━━ Data

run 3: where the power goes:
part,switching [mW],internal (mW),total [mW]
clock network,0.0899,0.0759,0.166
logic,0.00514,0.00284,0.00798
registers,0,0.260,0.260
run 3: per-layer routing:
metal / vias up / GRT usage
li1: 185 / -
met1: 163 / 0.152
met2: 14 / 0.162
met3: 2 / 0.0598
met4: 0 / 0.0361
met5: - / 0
## config.mk

```make
export PLATFORM = sky130hd
export DESIGN_NAME = cache_ctrl_fsm_flat
export DESIGN_NICKNAME = d
export VERILOG_FILES = /design/src/logic/cache_ctrl_pkg.sv /design/src/logic/cache_geom_pkg.sv /design/src/logic/cache_array_if.sv /design/src/logic/cache_ctrl_fsm.sv /design/src/flat_wrapper.sv
export SDC_FILE = /design/constraint.sdc
export NUM_CORES = 1
export LEC_CHECK = 0
export BUFFER_PORTS_ARGS = -buffer_cell sky130_fd_sc_hd__buf_2
export CAP_MARGIN = 10
export CELL_PAD_IN_SITES_DETAIL_PLACEMENT = 1
export CELL_PAD_IN_SITES_GLOBAL_PLACEMENT = 1
export CORE_AREA = 5 5 291 293
export DETAILED_ROUTE_END_ITERATION = 10
export DIE_AREA = 0 0 296 298
export PLACE_DENSITY = 0.49
export SLEW_MARGIN = 30
export SYNTH_ARGS = -nofsm -noshare
export SYNTH_HDL_FRONTEND = slang
export SYNTH_SLANG_ARGS = --single-unit
```

## constraint.sdc

```tcl
create_clock -name clk -period 4.6 [get_ports clk]
set_input_delay 0.69 -clock clk [delete_from_list [all_inputs] [get_ports clk]]
set_output_delay 0.69 -clock clk [all_outputs]
set_load 0.02 [all_outputs]
```

## src/logic/cache_ctrl_pkg.sv

```systemverilog
// controller state encoding and the APB address type; the address is a byte address
package cache_ctrl_pkg;

    // one access in flight at a time
    typedef enum logic [2:0] {
        st_init,      // valid bits being cleared after reset
        st_idle,      // waiting for an APB setup phase
        st_lookup,    // index presented to the arrays
        st_compare,   // tag match on the registered read
        st_refill,    // waiting for the line source
        st_respond    // returning the refilled word
    } ctrl_state_t;

    typedef logic [31:0] apb_addr_t;  // full byte address from the APB master

endpackage

```

## src/logic/cache_geom_pkg.sv

```systemverilog
// geometry of the 2-way, 256-set cache with 16-byte lines; word accesses only, no byte lanes
package cache_geom_pkg;

    localparam int n_sets         = 256;  // sets per way
    localparam int n_ways         = 2;    // associativity
    localparam int words_per_line = 4;    // 32-bit words in one line

    // set index, address bits [11:4]
    typedef logic [7:0]   index_t;

    // address tag, address bits [31:12]
    typedef logic [19:0]  tag_t;

    // word within a line, address bits [3:2]
    typedef logic [1:0]   offset_t;

    typedef logic [31:0]  word_t;         // one data word
    typedef logic [127:0] line_t;         // word 0 in the low lanes

    typedef logic [1:0]   way_mask_t;     // bit w selects way w
    typedef logic [3:0]   word_mask_t;    // bit i selects word lane i

endpackage

```

## src/logic/cache_array_if.sv

```systemverilog
// controller-to-array bus; read fields are registered one cycle after index, writes land at the edge
`timescale 1ns/10ps

interface cache_array_if import cache_geom_pkg::*; ();

    index_t    index;                  // shared by tag and data arrays
    way_mask_t tag_we;                 // tag, valid and lru write per way
    logic      valid_wd;
    tag_t      tag_wd;
    way_mask_t data_we;                // line or word write per way
    logic      word_write;             // single word at offset instead of full line
    offset_t   offset;
    word_t     word_wd;
    line_t     line_wd;

    tag_t      tag_rd  [n_ways];
    way_mask_t valid_rd;               // one valid bit per way
    logic      lru_rd;                 // way to replace next
    line_t     line_rd [n_ways];

    modport ctrl (
        output index, tag_we, valid_wd, tag_wd, data_we, word_write, offset, word_wd, line_wd,
        input  tag_rd, valid_rd, lru_rd, line_rd
    );

    modport tag_side (
        input  index, tag_we, valid_wd, tag_wd,
        output tag_rd, valid_rd, lru_rd
    );

    modport data_side (
        input  index, data_we, word_write, offset, word_wd, line_wd,
        output line_rd
    );

endinterface

```

## src/logic/cache_ctrl_fsm.sv

```systemverilog
// APB slave for the cache; read-allocate, write hits update one word, write misses are dropped
`timescale 1ns/10ps

module cache_ctrl_fsm import cache_geom_pkg::*, cache_ctrl_pkg::*; (
    input  logic                                      clk,
    input  logic                                      arst_n,
    input  logic                                      psel,
    input  logic                                      penable,
    input  logic                                      pwrite,
    input  apb_addr_t                                 paddr,
    input  word_t                                     pwdata,
    output word_t                                     prdata,
    output logic                                      pready,
    output logic                                      fill_req,
    output logic [$bits(tag_t)+$bits(index_t)-1:0]    fill_addr,
    input  logic                                      fill_ack,
    input  line_t                                     fill_line,
    input  index_t                                    init_index,
    input  logic                                      init_done,
    cache_array_if.ctrl                               arr
);

    ctrl_state_t state;
    ctrl_state_t state_nxt;

    tag_t      req_tag;
    index_t    req_index;
    offset_t   req_offset;
    way_mask_t hit_way;
    logic      hit;
    line_t     hit_line;
    way_mask_t victim;
    word_t     fill_word_q;      // requested word kept for respond

    function automatic word_t pick_word(line_t line, offset_t off);
        word_mask_t sel;
        word_t      w;
        sel = word_mask_t'(1) << off;
        w   = '0;
        for (int i = 0; i < words_per_line; i++) begin
            if (sel[i]) begin
                w = w | line[i*$bits(word_t) +: $bits(word_t)];
            end
        end
        return w;
    endfunction

    // master holds paddr for the whole access
    assign req_tag    = paddr[31:12];
    assign req_index  = paddr[11:4];
    assign req_offset = paddr[3:2];

    always_comb begin
        hit_line = '0;
        for (int w = 0; w < n_ways; w++) begin
            hit_way[w] = arr.valid_rd[w] && (arr.tag_rd[w] == req_tag);
            if (hit_way[w]) begin
                hit_line = hit_line | arr.line_rd[w];
            end
        end
        hit    = |hit_way;
        victim = arr.lru_rd ? way_mask_t'(2'b10) : way_mask_t'(2'b01);
    end

    always_comb begin
        state_nxt = state;
        case (state)
            st_init:    if (init_done) state_nxt = st_idle;
            st_idle:    if (psel && !penable) state_nxt = st_lookup;  // setup phase
            st_lookup:  state_nxt = st_compare;
            st_compare: state_nxt = (pwrite || hit) ? st_idle : st_refill;
            st_refill:  if (fill_ack) state_nxt = st_respond;
            st_respond: state_nxt = st_idle;
            default:    state_nxt = st_idle;
        endcase
    end

    always_ff @(posedge clk or negedge arst_n) begin
        if (!arst_n) begin
            state <= st_init;
        end else begin
            state <= state_nxt;
        end
    end

    always_ff @(posedge clk) begin
        if (state == st_refill && fill_ack) begin
            fill_word_q <= pick_word(fill_line, req_offset);
        end
    end

    // array controls
    always_comb begin
        arr.index      = (state == st_init) ? init_index : req_index;
        arr.tag_we     = '0;
        arr.valid_wd   = 1'b0;
        arr.tag_wd     = req_tag;
        arr.data_we    = '0;
        arr.word_write = 1'b0;
        arr.offset     = req_offset;
        arr.word_wd    = pwdata;
        arr.line_wd    = fill_line;
        case (state)
            st_init: begin
                if (!init_done) arr.tag_we = '1;         // invalidate both ways
            end
            st_compare: begin
                if (pwrite && hit) begin
                    arr.data_we    = hit_way;
                    arr.word_write = 1'b1;
                end
            end
            st_refill: begin
                if (fill_ack) begin
                    arr.tag_we   = victim;
                    arr.valid_wd = 1'b1;
                    arr.data_we  = victim;
                end
            end
            default: ;
        endcase
    end

    assign pready    = ((state == st_compare) && (pwrite || hit)) || (state == st_respond);
    assign prdata    = (state == st_respond) ? fill_word_q : pick_word(hit_line, req_offset);
    assign fill_req  = (state == st_refill);
    assign fill_addr = {req_tag, req_index};

endmodule

```

## src/flat_wrapper.sv

```systemverilog
// flat-port wrapper written by rule: the top's interface ports become plain ports
module cache_ctrl_fsm_flat import cache_geom_pkg::*, cache_ctrl_pkg::*;
  (clk, arst_n, psel, penable, pwrite, paddr, pwdata, prdata, pready, fill_req, fill_addr, fill_ack, fill_line, init_index, init_done, arr_index, arr_tag_we, arr_valid_wd, arr_tag_wd, arr_data_we, arr_word_write, arr_offset, arr_word_wd, arr_line_wd, arr_tag_rd, arr_valid_rd, arr_lru_rd, arr_line_rd);
  cache_array_if arr_i ();
  input  logic clk;
  input  logic arst_n;
  input  logic psel;
  input  logic penable;
  input  logic pwrite;
  input  apb_addr_t paddr;
  input  word_t pwdata;
  output word_t prdata;
  output logic pready;
  output logic fill_req;
  output logic [$bits(tag_t)+$bits(index_t)-1:0] fill_addr;
  input  logic fill_ack;
  input  line_t fill_line;
  input  index_t init_index;
  input  logic init_done;
  output wire logic [$bits(arr_i.index)-1:0] arr_index;
  output wire logic [$bits(arr_i.tag_we)-1:0] arr_tag_we;
  output wire logic [$bits(arr_i.valid_wd)-1:0] arr_valid_wd;
  output wire logic [$bits(arr_i.tag_wd)-1:0] arr_tag_wd;
  output wire logic [$bits(arr_i.data_we)-1:0] arr_data_we;
  output wire logic [$bits(arr_i.word_write)-1:0] arr_word_write;
  output wire logic [$bits(arr_i.offset)-1:0] arr_offset;
  output wire logic [$bits(arr_i.word_wd)-1:0] arr_word_wd;
  output wire logic [$bits(arr_i.line_wd)-1:0] arr_line_wd;
  input wire logic [$bits(arr_i.tag_rd)-1:0] arr_tag_rd;
  input wire logic [$bits(arr_i.valid_rd)-1:0] arr_valid_rd;
  input wire logic [$bits(arr_i.lru_rd)-1:0] arr_lru_rd;
  input wire logic [$bits(arr_i.line_rd)-1:0] arr_line_rd;
  assign arr_index = arr_i.index;
  assign arr_tag_we = arr_i.tag_we;
  assign arr_valid_wd = arr_i.valid_wd;
  assign arr_tag_wd = arr_i.tag_wd;
  assign arr_data_we = arr_i.data_we;
  assign arr_word_write = arr_i.word_write;
  assign arr_offset = arr_i.offset;
  assign arr_word_wd = arr_i.word_wd;
  assign arr_line_wd = arr_i.line_wd;
  assign arr_i.tag_rd = {>>{arr_tag_rd}};
  assign arr_i.valid_rd = arr_valid_rd;
  assign arr_i.lru_rd = arr_lru_rd;
  assign arr_i.line_rd = {>>{arr_line_rd}};
  cache_ctrl_fsm u_core (.clk(clk), .arst_n(arst_n), .psel(psel), .penable(penable), .pwrite(pwrite), .paddr(paddr), .pwdata(pwdata), .prdata(prdata), .pready(pready), .fill_req(fill_req), .fill_addr(fill_addr), .fill_ack(fill_ack), .fill_line(fill_line), .init_index(init_index), .init_done(init_done), .arr(arr_i));
endmodule
```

━━━━

◆ What to do
Go through the entries and copy every line that has "byte".

◆ Exercise solution
// controller state encoding and the APB address type; the address is a byte address
    typedef logic [31:0] apb_addr_t;  // full byte address from the APB master
// geometry of the 2-way, 256-set cache with 16-byte lines; word accesses only, no byte lanes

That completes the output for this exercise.